# Community Risk Index

## Setting the Scene

Crime is a complex, multi-dimensional phenomenon driven by economic hardship, social cohesion, physical environment and formal policing capacity. Rather than look at any single factor in isolation, your **Community Risk Index** brings together 25 variables—ranging from poverty rates to housing vacancy to police-per-capita—to create a holistic, data-driven ranking of neighbourhoods’ propensity for crime. This approach:

- **Reflects Social Disorganization Theory**, which links poverty, residential turnover, demographic heterogeneity and family structure to weakened informal social control;
- **Incorporates Routine Activity Theory**, which highlights how density, neighbourhood neglect and policing levels affect the “target–guardian” balance.

---

## Why this Problem?

- Crime not only inflicts economic and human costs, it exacerbates inequality and erodes trust in institutions.
- Policy-makers and community groups need a transparent, quantitative tool to pinpoint at-risk areas and the underlying drivers of that risk—so they can deploy resources where they’ll have greatest impact.

---

## Why this Data?

- The UCI **“Communities & Crime”** dataset contains 147 community-level attributes for 2,200+ U.S. jurisdictions, of which we select 25 high-quality variables covering all theoretical pillars.
- It’s a **single-file, publicly available CSV**—no arduous merging or licensing—and the variables directly map to the social and physical dimensions that criminology research (Shaw & McKay; Cohen & Felson) identifies as critical.

---

## Sub-Indices → Final Index

1. **Socio-economic Disadvantage**  
   (e.g. poverty rate, median income, unemployment)

2. **Residential Instability & Family Structure**  
   (e.g. residential turnover, two-parent family rates)

3. **Ethnic & Cultural Heterogeneity**  
   (racial composition shares)

4. **Housing & Density**  
   (owner-occupancy, vacancy, density, housing age)

5. **Policing Capacity**  
   (officers per capita, vehicles per capita)

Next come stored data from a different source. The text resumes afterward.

Context: an optimization exercise on an open-source flow, tuned for small area, a short achievable clock period and few clock cycles. The choices shown serve that exercise and are no tape-out recipe. The RTL was checked by simulation tests, not by an equivalence proof against the original design. Power is estimated from default activity; no workload was simulated.

==> flow/design.v <==
`default_nettype none
package tmrbank_pkg;
  localparam int OP_W   = 3;
  localparam int SLOT_W = 4;
  localparam int INT_W  = 31;
  localparam int EV_W   = 2;
  localparam int STS_W  = 2;
  localparam logic [OP_W-1:0] OP_TICK       = 3'd0;
  localparam logic [OP_W-1:0] OP_START_ONE  = 3'd1;
  localparam logic [OP_W-1:0] OP_START_PER  = 3'd2;
  localparam logic [OP_W-1:0] OP_RESTART    = 3'd3;
  localparam logic [OP_W-1:0] OP_CANCEL     = 3'd4;
  localparam logic [OP_W-1:0] OP_CANCEL_ALL = 3'd5;
  localparam logic [EV_W-1:0] EV_EXPIRED = 2'd0;
  localparam logic [EV_W-1:0] EV_CREATED = 2'd1;
  localparam logic [EV_W-1:0] EV_ACK     = 2'd2;
  localparam logic [STS_W-1:0] STS_OK       = 2'd0;
  localparam logic [STS_W-1:0] STS_FULL     = 2'd1;
  localparam logic [STS_W-1:0] STS_INACTIVE = 2'd2;
  localparam int MAX_RES = 16;
  localparam int CNT_W   = 5;
  localparam int QDEPTH = 2;
  localparam int QCNT_W = 2;
  typedef struct packed {
    logic [OP_W-1:0]   op;
    logic [SLOT_W-1:0] slot;
    logic              slot_ok;
    logic [INT_W-1:0]  interval;
  } cmd_t;
endpackage
`default_nettype wire
`default_nettype none
`default_nettype wire
`default_nettype none
`default_nettype wire
`default_nettype none
import tmrbank_pkg::*;
module one_shot_periodic_timer_bank_top #(
  parameter int SLOT_COUNT = 16,
  parameter int TIME_BITS  = 16
) (
  input  wire logic                           clk,
  input  wire logic                           rst_n,
  input  wire logic                           in_valid,
  output logic                                in_ready,
  input  wire logic [tmrbank_pkg::OP_W-1:0]   in_operation,
  input  wire logic [tmrbank_pkg::SLOT_W-1:0] in_slot,
  input  wire logic [tmrbank_pkg::INT_W-1:0]  in_interval_ms,
  output logic                                out_valid,
  input  wire logic                           out_ready,
  output logic [tmrbank_pkg::EV_W-1:0]        out_event_res,
  output logic [tmrbank_pkg::SLOT_W-1:0]      out_slot_id,
  output logic [tmrbank_pkg::STS_W-1:0]       out_status,
  output logic                                out_was_periodic,
  output logic                                out_last
);
  localparam int N  = 16;
  localparam int TW = 16;
  logic [N-1:0]  a_r, b_r;
  logic [TW-1:0] dl_r [N];    
  logic [TW-1:0] em_r [N];    
  logic [TW-1:0] c_r;         
  logic [N-1:0]  pm_r;        
  logic [N-1:0]  rl_r;        
  logic          rdy_r;
  logic          xv_r;
  logic [2:0]    xop_r;
  logic [3:0]    xslot_r;
  logic          xbig_r;       
  logic [TW-1:0] xlo_r;        
  logic          ov_r, sv_r;
  logic [9:0]    ob_r, sb_r;   
  function automatic logic [N-1:0] low_bit(input logic [N-1:0] m);
    low_bit = m & (~m + N'(1));
  endfunction
  function automatic logic [3:0] enc(input logic [N-1:0] oh);
    logic [3:0] r;
    r = '0;
    for (int i = 0; i < N; i++) if (oh[i]) r = r | 4'(i);
    enc = r;
  endfunction
  logic exec, o_free;
  assign exec   = xv_r && rdy_r;
  assign o_free = !ov_r || out_ready;
  logic is_tick, is_start, is_restart, is_cancel, is_cancel_all;
  assign is_tick       = exec && (xop_r == OP_TICK);
  assign is_start      = exec && ((xop_r == OP_START_ONE) || (xop_r == OP_START_PER));
  assign is_restart    = exec && (xop_r == OP_RESTART);
  assign is_cancel     = exec && (xop_r == OP_CANCEL);
  assign is_cancel_all = exec && (xop_r == OP_CANCEL_ALL);
  logic [TW-1:0] em_sel;
  always_comb begin
    em_sel = '0;
    for (int i = 0; i < N; i++) em_sel = em_sel | (em_r[i] & {TW{rl_r[i]}});
  end
  logic [N-1:0] hit;
  always_comb begin
    for (int i = 0; i < N; i++) begin
      if (rl_r[i]) hit[i] = a_r[i] && (em_r[i] == '0);
      else         hit[i] = a_r[i] && (dl_r[i] == c_r);
    end
  end
  logic [N-1:0] h_low, p_low;
  logic [N-1:0] h_rest, p_rest;
  assign h_low  = low_bit(hit);
  assign h_rest = hit & ~h_low;
  assign p_low  = low_bit(pm_r);
  assign p_rest = pm_r & ~p_low;
  logic [N-1:0]  act, free_low;
  logic          full;
  logic [TW-1:0] iv_m1;
  assign act      = a_r | b_r;
  assign free_low = low_bit(~act);
  assign full     = &act;
  assign iv_m1    = (xlo_r == '0) ? '0 : xlo_r - TW'(1);
  logic [N-1:0] sl_oh;
  logic         sl_act;
  assign sl_oh  = N'(1) << xslot_r;
  assign sl_act = |(act & sl_oh);
  logic       x_beat;
  logic [9:0] x_b;
  always_comb begin
    x_beat = 1'b0;
    x_b    = {EV_EXPIRED, enc(h_low), STS_OK, |(h_low & b_r), (h_rest == '0)};
    unique case (xop_r)
      OP_TICK: begin
        x_beat = |hit;
      end
      OP_START_ONE, OP_START_PER: begin
        x_beat = 1'b1;
        x_b    = {EV_CREATED, full ? 4'd0 : enc(free_low), full ? STS_FULL : STS_OK, 1'b0, 1'b1};
      end
      OP_RESTART, OP_CANCEL: begin
        x_beat = 1'b1;
        x_b    = {EV_ACK, xslot_r, sl_act ? STS_OK : STS_INACTIVE, 1'b0, 1'b1};
      end
      OP_CANCEL_ALL: begin
        x_beat = 1'b1;
        x_b    = {EV_ACK, 4'd0, STS_OK, 1'b0, 1'b1};
      end
      default: ;
    endcase
    x_beat = x_beat && exec;
  end
  logic p_any, p_go;
  assign p_any = (pm_r != '0);
  assign p_go  = p_any && o_free && !sv_r;
  logic [9:0] nb;
  logic       nbv;
  always_comb begin
    if (sv_r) begin
      nb  = sb_r;
      nbv = 1'b1;
    end else if (p_any) begin
      nb  = {EV_EXPIRED, enc(p_low), STS_OK, |(p_low & b_r), (p_rest == '0)};
      nbv = 1'b1;
    end else begin
      nb  = x_b;
      nbv = x_beat;
    end
  end
  logic [N-1:0] pm_n;
  logic         pm_z_n, sv_n, xv_n;
  always_comb begin
    pm_n   = pm_r;
    pm_z_n = !p_any;
    if (is_tick) begin
      pm_n   = h_rest;
      pm_z_n = (h_rest == '0);
    end else if (p_go) begin
      pm_n   = p_rest;
      pm_z_n = (p_rest == '0);
    end
    sv_n = !o_free && (sv_r || x_beat);
    xv_n = rdy_r ? in_valid : xv_r;
  end
  always_ff @(posedge clk) begin
    if (!rst_n) begin
      a_r    <= '0;
      b_r    <= '0;
      c_r    <= TW'(1);
      pm_r   <= '0;
      rl_r   <= '0;
      rdy_r  <= 1'b1;
      xv_r   <= 1'b0;
      ov_r   <= 1'b0;
      sv_r   <= 1'b0;
    end else begin
      if (o_free) ov_r <= nbv;
      sv_r   <= sv_n;
      pm_r   <= pm_n;
      xv_r   <= xv_n;
      rdy_r  <= !xv_n || (pm_z_n && !sv_n);
      rl_r   <= p_go ? (p_low & b_r) :
                is_tick ? (h_low & b_r) :
                (is_start && !full) ? free_low :
                (is_restart && sl_act) ? sl_oh : '0;
      if (is_tick) begin
        c_r <= c_r + TW'(1);
        a_r <= a_r & ~(hit & ~b_r);
      end
      if (is_start && !full) begin
        a_r <= a_r | (free_low & {N{!xbig_r}});
        b_r <= (b_r & ~free_low) | (free_low & {N{xbig_r || (xop_r == OP_START_PER)}});
      end
      if (is_cancel) begin
        a_r <= a_r & ~sl_oh;
        b_r <= b_r & ~sl_oh;
      end
      if (is_cancel_all) begin
        a_r <= '0;
        b_r <= '0;
      end
    end
  end
  always_ff @(posedge clk) begin
    if (o_free) ob_r <= nb;
    if (!o_free && x_beat) sb_r <= x_b;
    if (rdy_r) begin
      xop_r   <= in_operation;
      xslot_r <= in_slot;
      xbig_r  <= |in_interval_ms[INT_W-1:TW];
      xlo_r   <= in_interval_ms[TW-1:0];
    end
    for (int i = 0; i < N; i++) begin
      if (rl_r[i]) dl_r[i] <= c_r + em_sel;
      if (is_start && !full && free_low[i]) em_r[i] <= iv_m1;
    end
  end
  assign in_ready         = rdy_r;
  assign out_valid        = ov_r;
  assign {out_event_res, out_slot_id, out_status, out_was_periodic, out_last} = ob_r;
endmodule
`default_nettype wire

Each set of variables is first combined into a **sub-index** (using equal weights and PCA for robustness), then the five sub-indices are **aggregated** into a single composite score. This workflow follows the **10-step OECD composite-indicator handbook** and aligns perfectly with your CA specification’s requirement to ground an index in theory, select appropriate data, and construct transparent sub-indices before forming the final measure.

In [8]:
# Cell 1: Imports & helper functions
import pandas as pd
import numpy as np


In [9]:
def load_data(filepath, encoding='latin1'):
    """Loads the CSV file."""
    return pd.read_csv(filepath, encoding=encoding)

def recode_implausible_zeros(df, zero_to_nan):
    """Recode zeros to NaN for columns where zero is not realistic."""
    for col in zero_to_nan:
        if col in df.columns:
            df.loc[df[col] == 0, col] = np.nan
    return df

In [10]:
# Define the variables for each category with their rationales
categories = {
    'Socio-economic Disadvantage': {
        'PctPopUnderPov': 'Poverty rate—key strain driver',
        'medIncome': 'Median household income—wealth proxy',
        'PctUnemployed': 'Unemployment rate—economic stress',
        'PctLess9thGrade': 'Very low education—limits mobility',
        'PctNotHSGrad': 'Low completion rate—correlates with crime'
    },
    'Residential Instability & Family Structure': {
        'PctSameHouse85': '% in same home since 1985—inverse instability',
        'PctForeignBorn': '% immigrants—turnover proxy',
        'PctImmigRec5': '% arrived last 5 yrs—acute social change',
        'PctFam2Par': '% two-parent families—youth supervision',
        'PctKids2Par': '% children in two-parent homes'
    },
    'Ethnic & Cultural Heterogeneity': {
        'racepctblack': '% Black residents—demographic mix',
        'racePctWhite': '% White',
        'racePctAsian': '% Asian',
        'racePctHisp': '% Hispanic/Latino'
    },
    'Housing & Density': {
        'PctHousOwnOcc': 'Owner-occupancy—investment & stability proxy',
        'PctHousNoPhone': '% without phone—material deprivation indicator',
        'PctVacantBoarded': '% boarded homes—neighbourhood decay signal',
        'PopDens': 'Density—target availability & anonymity factor',
        'MedYrHousBuilt': 'Housing-stock age—physical environment factor'
    },
    'Crime Outcomes': {
        'murdPerPop': 'Murders per population—violent crime gauge',
        'robbbPerPop': 'Robberies per population',
        'assaultPerPop': 'Assaults per population',
        'larcPerPop': 'Larcenies per population',
        'autoTheftPerPop': 'Vehicle theft per population',
        'arsonsPerPop': 'Arsons per population'
    },
    'Human Capital & Mobility': {
        'PctSameCity85': '% in same city since 1985—city-level stability proxy',
        'PctSameState85': '% in same state since 1985—state-level stability',
        'PctBSorMore': '% with bachelor\'s degree or higher—education level',
        'PctEmploy': 'Employment rate—labour-market engagement',
        'PctWorkMom': '% working mothers—dual-earner family structure proxy'
    }
}


In [11]:
# Flatten the list of variables to select from the CSV
selected_vars = ['Êcommunityname']  # Include community name as ID
for category, vars_dict in categories.items():
    selected_vars.extend(vars_dict.keys())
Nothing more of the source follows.